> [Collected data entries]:
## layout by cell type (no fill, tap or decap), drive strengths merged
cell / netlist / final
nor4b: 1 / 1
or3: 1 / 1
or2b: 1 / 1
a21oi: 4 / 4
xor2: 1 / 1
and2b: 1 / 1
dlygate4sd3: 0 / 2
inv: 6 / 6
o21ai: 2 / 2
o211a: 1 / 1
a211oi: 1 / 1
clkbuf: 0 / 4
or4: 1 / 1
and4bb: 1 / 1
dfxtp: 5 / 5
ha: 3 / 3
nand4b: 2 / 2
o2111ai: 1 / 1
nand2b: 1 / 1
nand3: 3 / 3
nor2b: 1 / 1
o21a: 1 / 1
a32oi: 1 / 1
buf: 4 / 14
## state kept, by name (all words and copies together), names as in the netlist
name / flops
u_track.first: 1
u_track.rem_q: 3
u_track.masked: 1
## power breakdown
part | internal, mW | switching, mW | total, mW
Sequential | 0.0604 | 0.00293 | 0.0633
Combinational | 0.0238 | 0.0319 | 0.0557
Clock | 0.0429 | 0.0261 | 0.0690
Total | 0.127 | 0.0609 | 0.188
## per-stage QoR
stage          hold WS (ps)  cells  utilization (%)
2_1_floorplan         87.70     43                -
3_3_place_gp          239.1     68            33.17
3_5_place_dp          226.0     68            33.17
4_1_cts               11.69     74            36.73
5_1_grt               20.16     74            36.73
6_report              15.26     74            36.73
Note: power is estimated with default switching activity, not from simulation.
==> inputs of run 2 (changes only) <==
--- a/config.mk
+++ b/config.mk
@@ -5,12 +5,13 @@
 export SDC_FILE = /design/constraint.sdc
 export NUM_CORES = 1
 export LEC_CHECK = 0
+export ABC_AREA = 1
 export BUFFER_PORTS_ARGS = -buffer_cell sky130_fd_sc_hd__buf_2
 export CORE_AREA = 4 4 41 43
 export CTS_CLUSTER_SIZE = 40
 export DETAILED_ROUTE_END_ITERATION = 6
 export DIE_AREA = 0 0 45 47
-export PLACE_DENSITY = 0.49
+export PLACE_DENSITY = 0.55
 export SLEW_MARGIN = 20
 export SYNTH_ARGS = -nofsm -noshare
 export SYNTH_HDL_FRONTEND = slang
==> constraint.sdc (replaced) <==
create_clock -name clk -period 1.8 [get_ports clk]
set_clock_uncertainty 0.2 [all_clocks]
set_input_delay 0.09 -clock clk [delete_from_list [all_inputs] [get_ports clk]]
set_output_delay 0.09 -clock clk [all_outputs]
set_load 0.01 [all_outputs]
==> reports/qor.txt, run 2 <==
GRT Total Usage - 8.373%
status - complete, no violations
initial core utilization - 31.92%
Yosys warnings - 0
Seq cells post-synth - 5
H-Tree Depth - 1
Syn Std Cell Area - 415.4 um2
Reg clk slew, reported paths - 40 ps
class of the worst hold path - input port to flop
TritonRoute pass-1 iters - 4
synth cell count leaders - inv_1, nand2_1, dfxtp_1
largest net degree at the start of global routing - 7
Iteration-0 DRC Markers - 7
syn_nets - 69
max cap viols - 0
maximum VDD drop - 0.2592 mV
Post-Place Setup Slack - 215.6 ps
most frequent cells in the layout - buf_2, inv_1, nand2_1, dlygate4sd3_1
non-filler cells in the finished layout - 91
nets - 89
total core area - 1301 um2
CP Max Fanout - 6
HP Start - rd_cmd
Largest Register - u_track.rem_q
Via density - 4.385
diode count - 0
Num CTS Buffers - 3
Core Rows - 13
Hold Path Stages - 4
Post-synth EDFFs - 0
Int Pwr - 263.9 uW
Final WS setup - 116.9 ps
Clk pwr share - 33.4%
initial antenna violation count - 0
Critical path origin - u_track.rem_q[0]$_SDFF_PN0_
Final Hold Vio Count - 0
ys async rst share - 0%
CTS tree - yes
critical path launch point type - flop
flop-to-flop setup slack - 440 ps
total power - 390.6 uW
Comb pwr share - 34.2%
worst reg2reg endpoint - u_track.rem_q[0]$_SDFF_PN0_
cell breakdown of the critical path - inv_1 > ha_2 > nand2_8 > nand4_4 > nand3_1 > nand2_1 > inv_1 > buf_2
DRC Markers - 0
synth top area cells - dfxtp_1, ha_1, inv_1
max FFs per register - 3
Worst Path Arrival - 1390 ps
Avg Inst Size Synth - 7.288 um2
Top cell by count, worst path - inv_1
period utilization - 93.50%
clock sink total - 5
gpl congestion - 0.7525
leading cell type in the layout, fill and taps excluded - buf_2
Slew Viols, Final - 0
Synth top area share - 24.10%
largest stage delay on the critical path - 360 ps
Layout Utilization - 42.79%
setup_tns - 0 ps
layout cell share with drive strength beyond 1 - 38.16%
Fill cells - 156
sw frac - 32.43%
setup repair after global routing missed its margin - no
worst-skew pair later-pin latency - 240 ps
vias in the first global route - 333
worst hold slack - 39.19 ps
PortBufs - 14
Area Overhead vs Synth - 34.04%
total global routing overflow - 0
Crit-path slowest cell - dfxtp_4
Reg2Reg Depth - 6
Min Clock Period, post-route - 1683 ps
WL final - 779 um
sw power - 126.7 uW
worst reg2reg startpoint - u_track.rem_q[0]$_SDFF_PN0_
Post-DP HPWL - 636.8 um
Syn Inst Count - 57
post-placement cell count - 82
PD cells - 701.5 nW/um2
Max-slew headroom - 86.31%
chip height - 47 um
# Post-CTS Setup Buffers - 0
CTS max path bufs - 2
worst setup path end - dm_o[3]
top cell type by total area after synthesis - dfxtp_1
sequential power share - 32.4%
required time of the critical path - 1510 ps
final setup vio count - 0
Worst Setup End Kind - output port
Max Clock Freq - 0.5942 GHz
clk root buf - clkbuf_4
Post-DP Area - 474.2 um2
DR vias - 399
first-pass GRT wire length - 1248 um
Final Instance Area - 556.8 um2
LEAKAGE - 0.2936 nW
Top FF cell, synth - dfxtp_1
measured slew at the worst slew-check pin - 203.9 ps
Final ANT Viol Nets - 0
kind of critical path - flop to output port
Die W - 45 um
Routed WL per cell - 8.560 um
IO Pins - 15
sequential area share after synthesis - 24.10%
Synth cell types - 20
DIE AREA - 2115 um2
### src/rtl/lcd_init_pkg.sv
package lcd_init_pkg;

  typedef enum logic [2:0] {
    ST_START,
    ST_GATE,
    ST_HI,
    ST_LO,
    ST_DONE,
    ST_ERR
  } seq_state_e;

  typedef struct packed {
    logic       a0;
    logic [7:0] code;
  } bus_byte_t;

  localparam logic [7:0] OP_RESET   = 8'h01;
  localparam logic [7:0] OP_LINES   = 8'h20;
  localparam logic [7:0] BLANK_CODE = 8'h20;
  localparam logic [7:0] OP_CGADDR  = 8'h40;
  localparam logic [7:0] OP_DISP    = 8'h30;
  localparam logic [7:0] OP_CURADDR = 8'h80;
  localparam logic [7:0] OP_CURDIR  = 8'h34;
  localparam logic [7:0] OP_FONT    = 8'h38;
  localparam logic [7:0] OP_BLINK   = 8'h3A;
  localparam logic [7:0] OP_CURSOR  = 8'h3C;

  localparam int unsigned GLYPH_ROWS = 8;
  localparam int unsigned CFG_CMDS   = 6;

  // Row pattern of a user glyph.
  function automatic logic [7:0] glyph_row(int unsigned p, int unsigned r);
    int unsigned v;
    v = ((p * GLYPH_ROWS + r) * 7) % 32;
    return 8'(v);
  endfunction

  // Number of bytes sent over the whole sequence.
  function automatic int unsigned step_total(int unsigned clr, int unsigned nglyph);
    return 2 + clr + nglyph * (GLYPH_ROWS + 1) + CFG_CMDS;
  endfunction

endpackage

### src/rtl/lcd_init_steprom.sv
module lcd_init_steprom
  import lcd_init_pkg::*;
#(
  parameter int unsigned CLR_LEN   = 16,
  parameter int unsigned NGLYPH    = 2,
  parameter bit          TWO_LINE  = 1'b1,
  parameter bit          DISP_ON   = 1'b1,
  parameter int unsigned CUR_ADDR  = 5,
  parameter bit          CUR_DIR   = 1'b1,
  parameter bit          CUR_UL    = 1'b0,
  parameter bit          CUR_BLINK = 1'b1,
  parameter bit          CUR_ON    = 1'b1,
  parameter int          IDX_W     = 6
) (
  input  logic [IDX_W-1:0] idx,
  output bus_byte_t        item,
  output logic             last
);
  localparam int unsigned NSTEP = step_total(CLR_LEN, NGLYPH);
  localparam int unsigned CG0   = 2 + CLR_LEN;
  localparam int unsigned CFG0  = CG0 + NGLYPH * (GLYPH_ROWS + 1);

  int unsigned s;
  int unsigned off;
  int unsigned gl;
  int unsigned rw;

  always_comb begin
    s    = 32'(idx);
    off  = 0;
    gl   = 0;
    rw   = 0;
    item = '{a0: 1'b0, code: 8'h00};
    if (s == 0) begin
      item.code = OP_RESET;
    end else if (s == 1) begin
      item.code = OP_LINES | {7'd0, TWO_LINE};
    end else if (s < CG0) begin
      item.a0   = 1'b1;
      item.code = BLANK_CODE;
    end else if (s < CFG0) begin
      off = s - CG0;
      gl  = off / (GLYPH_ROWS + 1);
      rw  = off % (GLYPH_ROWS + 1);
      if (rw == 0) begin
        item.code = OP_CGADDR | 8'(gl * GLYPH_ROWS);
      end else begin
        item.a0   = 1'b1;
        item.code = glyph_row(gl, rw - 1);
      end
    end else begin
      case (s - CFG0)
        0:       item.code = OP_DISP    | {7'd0, DISP_ON};
        1:       item.code = OP_CURADDR | 8'(CUR_ADDR % 128);
        2:       item.code = OP_CURDIR  | {7'd0, CUR_DIR};
        3:       item.code = OP_FONT    | {7'd0, CUR_UL};
        4:       item.code = OP_BLINK   | {7'd0, CUR_BLINK};
        default: item.code = OP_CURSOR  | {7'd0, CUR_ON};
      endcase
    end
    last = (s == NSTEP - 1);
  end

endmodule

### src/rtl/lcd_init_gate.sv
module lcd_init_gate #(
  parameter bit          POLL_EN  = 1'b1,
  parameter int unsigned BUSY_TMO = 8,
  parameter int unsigned WAIT_CYC = 16
) (
  input  logic clk,
  input  logic rst_n,
  input  logic arm,
  input  logic busy,
  output logic rd_o,
  output logic pass_o,
  output logic tmo_o
);
  localparam int unsigned LIM = POLL_EN ? BUSY_TMO : WAIT_CYC;
  localparam int          CW  = $clog2(LIM + 1);

  logic [CW-1:0] cnt;
  logic          at_lim;

  assign at_lim = (cnt == CW'(LIM - 1));

  generate
    if (POLL_EN) begin : g_poll
      assign rd_o   = arm;
      assign pass_o = arm & ~busy;
      assign tmo_o  = arm & busy & at_lim;
      always_ff @(posedge clk) begin
        if (!rst_n || !arm) cnt <= '0;
        else if (busy)      cnt <= cnt + 1'b1;
      end
    end else begin : g_wait
      logic unused_busy;
      assign unused_busy = busy;
      assign rd_o   = 1'b0;
      assign pass_o = arm & at_lim;
      assign tmo_o  = 1'b0;
      always_ff @(posedge clk) begin
        if (!rst_n || !arm) cnt <= '0;
        else if (!at_lim)   cnt <= cnt + 1'b1;
      end
    end
  endgenerate

endmodule

### src/rtl/lcd_init_seq.sv
module lcd_init_seq
  import lcd_init_pkg::*;
#(
  parameter int unsigned CLR_LEN   = 16,
  parameter int unsigned NGLYPH    = 2,
  parameter bit          TWO_LINE  = 1'b1,
  parameter bit          DISP_ON   = 1'b1,
  parameter int unsigned CUR_ADDR  = 5,
  parameter bit          CUR_DIR   = 1'b1,
  parameter bit          CUR_UL    = 1'b0,
  parameter bit          CUR_BLINK = 1'b1,
  parameter bit          CUR_ON    = 1'b1,
  parameter bit          POLL_EN   = 1'b1,
  parameter int unsigned BUSY_TMO  = 8,
  parameter int unsigned WAIT_CYC  = 16
) (
  input  logic       clk,
  input  logic       rst_n,
  input  logic [3:0] lcd_din,
  output logic [3:0] lcd_dout,
  output logic       lcd_a0,
  output logic       lcd_wr,
  output logic       lcd_rd,
  output logic       seq_done,
  output logic       seq_err
);
  localparam int unsigned NSTEP    = step_total(CLR_LEN, NGLYPH);
  localparam int          IDX_W    = $clog2(NSTEP);
  localparam int          BUSY_BIT = 3;

  seq_state_e       state, state_nx;
  logic [IDX_W-1:0] step;
  bus_byte_t        item;
  logic             item_last;
  logic             gate_rd, gate_pass, gate_tmo;

  // Named events for the checker
  logic ev_byte_sent;
  logic ev_busy_seen;
  logic unused_din;

  assign unused_din = ^lcd_din[2:0];

  lcd_init_steprom #(
    .CLR_LEN(CLR_LEN), .NGLYPH(NGLYPH), .TWO_LINE(TWO_LINE), .DISP_ON(DISP_ON),
    .CUR_ADDR(CUR_ADDR), .CUR_DIR(CUR_DIR), .CUR_UL(CUR_UL),
    .CUR_BLINK(CUR_BLINK), .CUR_ON(CUR_ON), .IDX_W(IDX_W)
  ) u_rom (
    .idx  (step),
    .item (item),
    .last (item_last)
  );

  lcd_init_gate #(
    .POLL_EN(POLL_EN), .BUSY_TMO(BUSY_TMO), .WAIT_CYC(WAIT_CYC)
  ) u_gate (
    .clk    (clk),
    .rst_n  (rst_n),
    .arm    (state == ST_GATE),
    .busy   (lcd_din[BUSY_BIT]),
    .rd_o   (gate_rd),
    .pass_o (gate_pass),
    .tmo_o  (gate_tmo)
  );

  always_comb begin
    state_nx = state;
    unique case (state)
      ST_START: state_nx = ST_GATE;
      ST_GATE: begin
        if (gate_tmo)       state_nx = ST_ERR;
        else if (gate_pass) state_nx = ST_HI;
      end
      ST_HI:   state_nx = ST_LO;
      ST_LO:   state_nx = item_last ? ST_DONE : ST_GATE;
      default: state_nx = state;
    endcase
  end

  always_ff @(posedge clk) begin
    if (!rst_n) begin
      state <= ST_START;
      step  <= '0;
    end else begin
      state <= state_nx;
      if (state == ST_LO && !item_last) step <= step + 1'b1;
    end
  end

  assign ev_byte_sent = (state == ST_LO);
  assign ev_busy_seen = gate_rd & lcd_din[BUSY_BIT];

  assign lcd_rd   = gate_rd;
  assign lcd_wr   = (state == ST_HI) || (state == ST_LO);
  assign lcd_a0   = lcd_wr & item.a0;
  assign lcd_dout = (state == ST_HI) ? item.code[7:4] :
                    (state == ST_LO) ? item.code[3:0] : 4'h0;
  assign seq_done = (state == ST_DONE);
  assign seq_err  = (state == ST_ERR);

endmodule

### config.mk
export PLATFORM = sky130hd
export DESIGN_NAME = lcd_init_seq
export DESIGN_NICKNAME = d
export VERILOG_FILES = /design/src/rtl/lcd_init_pkg.sv /design/src/rtl/lcd_init_steprom.sv /design/src/rtl/lcd_init_gate.sv /design/src/rtl/lcd_init_seq.sv
export SDC_FILE = /design/constraint.sdc
export NUM_CORES = 1
export LEC_CHECK = 0
export BUFFER_PORTS_ARGS = -buffer_cell sky130_fd_sc_hd__buf_2
export CORE_MARGIN = 2
export CORE_UTILIZATION = 35
export CTS_CLUSTER_SIZE = 30
export DETAILED_ROUTE_END_ITERATION = 7
export GPL_TIMING_DRIVEN = 0
export PLACE_DENSITY = 0.59
export SETUP_SLACK_MARGIN = 0.05
export SLEW_MARGIN = 20
export SYNTH_ARGS = -nofsm -noshare
export SYNTH_HDL_FRONTEND = slang
export SYNTH_SLANG_ARGS = --single-unit
### constraint.sdc
create_clock -name clk -period 14.9 [get_ports clk]
set_input_delay 0.745 -clock clk [delete_from_list [all_inputs] [get_ports clk]]
set_output_delay 0.745 -clock clk [all_outputs]
set_load 0.02 [all_outputs]
Yosys cells after proc, flatten, opt, wreduce, memory -nomap -nowiden
Cells that the tools add are included.

Output and inout port bits: 9. Bits in latches: 0. Memories: 0. ROM bits: 0. Logic and storage cells: 60. Bits in registers: 13. Memory bits (writable): 0. Input port bits: 6.

Divide/modulo/power cells: 2. Multiplexer cells: 16. Reductions and logical operators: 12. Add/sub/neg operators: 6. $mul: 1. Magnitude comparators: 2. Bitwise operators: 5. Eq/ne operators: 13. Shift operators: 0.

Operator list (count): $eq A32 B2 Y1 const B (2); $logic_not A32 Y1 (2); $pmux W8 S5 (1); $add A32 B32 Y32 (1); $div A32 B4 Y32 const B (1); $eq A32 B1 Y1 const B (1); $eq A32 B3 Y1 const B (1); $mod A32 B4 Y32 const B (1); $mul A32 B3 Y5 const B (1); $mux W8 (4); $sub A32 B1 Y32 const B (1); $pmux W3 S4 (1); $mux W3 (3); $mux W9 (1); $mux W4 (2); $sub A6 B5 Y7 const B (1); $sub A6 B6 Y7 const B (1); $add A6 B1 Y6 const B (1); $eq A3 B2 Y1 const B (2); $eq A3 B3 Y1 const B (2); $eq A6 B1 Y1 const B (1); $eq A6 B6 Y1 const B (1); $logic_not A6 Y1 (1); $lt A6 B5 Y1 const B (1); 14 further kinds (23).

Longest topological paths before layout
Depth after elaboration: 12. Gate-level depth with buffers: 42.

By module
A second synthesis with hierarchy kept.

Cell total of the unflattened synthesis: 393. Area total of the unflattened synthesis: 2805.2 um^2.

Modules (own cells, without submodules): lcd_init_steprom (area each 2055.7 um^2, times used 1, cells each 307); lcd_init_seq (area each 538.0 um^2, times used 1, cells each 64); lcd_init_gate (area each 211.5 um^2, times used 1, cells each 22).

Worst setup path before layout
OpenSTA, ideal clock, no wires.

Kind: reg-to-output. From: reg step[1]. To: out lcd_dout[0]. Data arrival time: 8.799 ns. Path slack: 5.356 ns. Cell stages (with the launch flop): 40. Cell sequence: dfxtp_1 > buf_6 > clkinv_1 > ha_1 > inv_1 > nor3_1 > o31a_1 > o31a_1 > o311ai_2 > a21oi_1 > o221ai_1 > inv_1 > ha_1 > a32o_1 > nor2_1 > nand2_1 > xnor2_1 > ha_1 > [... 4 more ...] > mux2i_1 > inv_1 > ha_1 > fa_1 > inv_1 > fa_1 > inv_1 > fa_1 > xor2_1 > xnor2_1 > xnor2_1 > xnor2_1 > or3_1 > nand2_1 > o311ai_0 > nand4_1 > mux2i_1 > o22ai_1.

Word-level cells in the longest chain between the ends: 12.

Ends and longest elaborated chain: from (decl) (RTL line lcd_init_seq.sv:32) `logic [IDX_W-1:0] step;`; from (signal assigned) (RTL line lcd_init_seq.sv:86) `if (state == ST_LO && !item_last) step <= step + 1'b1;`; $sub A6 B5 Y7 (RTL line lcd_init_steprom.sv:42) `off = s - CG0;`; $mod A32 B4 Y32 (RTL line lcd_init_steprom.sv:44) `rw = off % (GLYPH_ROWS + 1);`; $sub A32 B1 Y32 (RTL line lcd_init_steprom.sv:49) `item.code = glyph_row(gl, rw - 1);`; $add A32 B32 Y32 (RTL line lcd_init_pkg.sv:34) `v = ((p * GLYPH_ROWS + r) * 7) % 32;`; $mul A32 B3 Y5 (RTL line lcd_init_pkg.sv:34); $mux W8 (RTL line lcd_init_steprom.sv:45) `if (rw == 0) begin`; $mux W8 (RTL line lcd_init_steprom.sv:41) `end else if (s < CFG0) begin`; $mux W9 (RTL line lcd_init_steprom.sv:38) `end else if (s < CG0) begin`; $mux W8 (RTL line lcd_init_steprom.sv:36) `end else if (s == 1) begin`; $mux W8 * (RTL line lcd_init_steprom.sv:34) `if (s == 0) begin`; $mux W4 (RTL line lcd_init_seq.sv:97) `(state == ST_LO) ? item.code[3:0] : 4'h0;`; $mux W4 * (RTL line lcd_init_seq.sv:96) `assign lcd_dout = (state == ST_HI) ? item.code[7:4] :`; to (decl) (RTL line lcd_init_seq.sv:20) `output logic [3:0] lcd_dout,`.

Mark *: on every way between the ends. The rest lies on a longest branch, timed or not.

Final worst setup path
Same ends and word-level chain as after synthesis.

==> summary.md <==
| Metric | Value |
|---|---|
| Status | finished clean |
| # placed instances | 496 |
| Number of port buffers | 10 |
| Initial antenna violation count | 0 |
| Die Y | 94.4 microns |
| Starting density of the core | 36.7% |
| CTS Root Cell | clkbuf_8 |
| Mean number of vias per cell | 5.83 |
| Peak supply drop | 108 uV |
| Cells on Worst Hold Path | 2 |
| Worst setup EP type | primary output |
| Post-synth cell types | 90 |
| Total CTS buffers | 3 |
| Layout cells sized above 1 | 14.3% |
| Final std cells w/o fill | 500 |
| IO Pins | 15 |
| Pwr Density | 75.7 nW/um^2 |
| CTS Hold Bufs | 0 |
| Tmin final | 11.21 ns |
| Final hold violation count | 0 |
| ANT nets after route | 0 |
| Final worst setup slack | 3.69 ns |
| Largest net degree at the start of global routing | 11 |
| Die X-Extent | 94.4 microns |
| Cell Area, Placed | 3040 sq um |
| Critical Path Fanout Max | 9 |
| # rows | 32 |
| RSZ-0062 raised after global routing | no |
| Synthesis-stage register bit count | 13 |
| Area grow syn2layout | 7.78% |
| Worst hold-check path type | register to register |
| Clk sinks | 13 |
| Post-CTS setup buffers | 0 |
| Skew final | 0.00204 ns |
| Skew-Pair Late Insertion Delay | 0.24 ns |
| Router iterations before antenna repair | 5 |
| Ys async rst share | 0% |
| Prevailing post-synth register cell | dfxtp_1 |
| Post-Syn Area per Cell | 7.46 sq um |
| Critical Path Start Type | register |
| Final Setup Violations | 0 |
| Nets | 429 |
| Final slew viol count | 0 |
| Leak pwr | 1.26 nW |
| Total stage count of the critical path | 39 |
| Worst path required time | 14.16 ns |
| Clock slew at reported path FFs | 0.06 ns |
| Slowest CP cell | fa_1 |
| Number of flops mapped to enable cells by yosys | 0 |
| Drt drc | 0 |
| Final TNS setup | 0 ns |
| First-pass GRT wire length | 12500 microns |
| Post-Syn Area | 2860 sq um |
| WL per Instance | 14.7 microns |
| DRT iter0 DRCs | 146 |
| YS warnings | 0 |
| CP Buf/Inv Count | 7 |
| Sequential-to-total area share from yosys stat | 9.09% |
| Gr ovfl total | 0 |
| Final instance area | 3090 sq um |
| Number of global-route vias before repair | 2649 |
| Tot GR Track Use | 16.7% |
| Die area | 8920 sq um |
| Mapped Cells | 384 |
| Pre-CTS setup slack | 3.98 ns |
| Critical path class | register to primary output |
| Via count | 2916 |
| R2R cell count | 8 |
| Core ar. | 7810 sq um |
| Critical path's top delay family | compound AO/OA/AOI/OAI gates |
| N_diodes | 0 |
| Max Fclk | 0.0892 GHz |
| Post-CTS Resized | 0 |
| Routability Congestion | 0.848 |
| Crit-path max cell delay | 0.51 ns |
| Slew headroom | 52.0% |
| Tcrit/Tclk final | 75.3% |
| Detailed Place HPWL | 5790 microns |
| CTS max path bufs | 2 |
| WP data arrival | 10.47 ns |
| Least-Margin Pin Slew | 0.702 ns |
| Hold WS | 0.500 ns |
| Synthesized Nets | 414 |
| Max cap viols | 0 |
| CTS HTree Levels | 1 |
| TritonCTS clock tree | yes |
| WL final | 7350 microns |
==> cell usage in the layout (no fill, tap or decap), drive strengths merged, types with 5 or more instances in the layout <==
cell	n
a21oi	23
or2	5
nand3	14
and3	8
mux2i	7
dfxtp	13
xor2	5
nand4	6
or3	8
nor2	32
buf	21
a31oi	5
inv	20
and2	13
nor3	18
o31ai	5
clkbuf	13
nand2	31
nor4	5
ha	21
o31a	5
o21ai	19
xnor2	17
==> flip-flops by register name, summed over array words and instances, names as in the netlist <==
register	cells
step	6
u_gate.cnt	4
state	3
==> report_power, final <==
group / switching, mW / internal [mW] / total, mW
sequential: 0.000466 / 0.0354 / 0.0359
combinational: 0.0875 / 0.0790 / 0.166
clock: 0.0123 / 0.0189 / 0.0312
total: 0.100 / 0.133 / 0.234
==> per-layer routing <==
| metal | wire [microns] | global-route usage, % |
|---|---|---|
| met1 | 3660 | 23.8 |
| met2 | 3330 | 28.2 |
| met3 | 307 | 1.12 |
| met4 | 59 | 2.54 |
| met5 | 0 | 0 |
==> cell families after synthesis <==
family	synth area share, %
flops	9.09
buf+inv	6.64
fa+ha+maj	11.3
mux	3.23
other cells	0.131
simple gates	30.6
compound gates	32.0
xor+xnor	6.99
==> final timing paths <==
kind / start / end / slack, ns
setup / recovery: step[1]$_SDFFE_PN0P_ / lcd_dout[0] / 3.69
hold / removal: state[2]$_SDFFE_PN0P_ / state[2]$_SDFFE_PN0P_ / 0.50
setup reg to reg: step[1]$_SDFFE_PN0P_ / step[5]$_SDFFE_PN0P_ / 12.48
hold reg to reg: state[2]$_SDFFE_PN0P_ / state[2]$_SDFFE_PN0P_ / 0.50
==> worst reg2reg max path: cells and delay by family (launching register included) <==
| family | cells | cell delay [ns] |
|---|---|---|
| simple gates | 3 | 0.53 |
| buf+inv | 2 | 0.44 |
| compound gates | 1 | 0.36 |
| xor+xnor | 1 | 0.15 |
| fa+ha+maj | 1 | 0.36 |
| flops | 1 | 0.49 |
==> per-stage QoR <==
step | util, % | power (mW)
2_1_floorplan | - | 0.179
3_3_place_gp | 38.9 | 0.201
3_5_place_dp | 38.9 | 0.204
4_1_cts | 39.5 | 0.235
5_1_grt | 39.5 | 0.261
6_report | 39.5 | 0.234
==> area by class of cell <==
class | instances | area (sq um)
multi-input combinational | 330 | 2410
clock buffer | 4 | 45.0
tap | 102 | 128
inverter | 21 | 78.8
fill | 821 | 4720
timing repair buffer | 10 | 50.0
buffer | 20 | 111
sequential | 13 | 260
==> cell usage after synthesis, drive strengths merged (4+ instances only) <==
library cell	number	area share, %
nor4	5	1.1
xnor2	17	5.5
nand3	14	2.4
nor3	18	3.5
or3	8	1.9
dfxtp	13	9.1
o31a	5	1.5
clkbuf	9	1.2
buf	11	2.7
o21ai	19	3.5
nand2b	4	0.87
mux2i	7	2.4
and3	8	1.9
ha	21	9.2
a21oi	23	4.5
o22ai	4	1.1
nor2	32	4.3
a21boi	4	1.2
and2	13	3.0
a31oi	5	1.1
inv	20	2.6
nor2b	4	0.87
a32o	4	1.4
nand2	31	4.1
or2	5	1.1
o31ai	5	1.7
xor2	5	1.5
nand4	6	1.8
(Power assumes the default switching activity.)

> [Assignment]:
What do the lines above say from the one containing "a211oi: 1 / 1" down to the one containing "u_track.masked: 1"? Return them exactly, both end lines included, and only them.

> [Your response]:
a211oi: 1 / 1
clkbuf: 0 / 4
or4: 1 / 1
and4bb: 1 / 1
dfxtp: 5 / 5
ha: 3 / 3
nand4b: 2 / 2
o2111ai: 1 / 1
nand2b: 1 / 1
nand3: 3 / 3
nor2b: 1 / 1
o21a: 1 / 1
a32oi: 1 / 1
buf: 4 / 14
## state kept, by name (all words and copies together), names as in the netlist
name / flops
u_track.first: 1
u_track.rem_q: 3
u_track.masked: 1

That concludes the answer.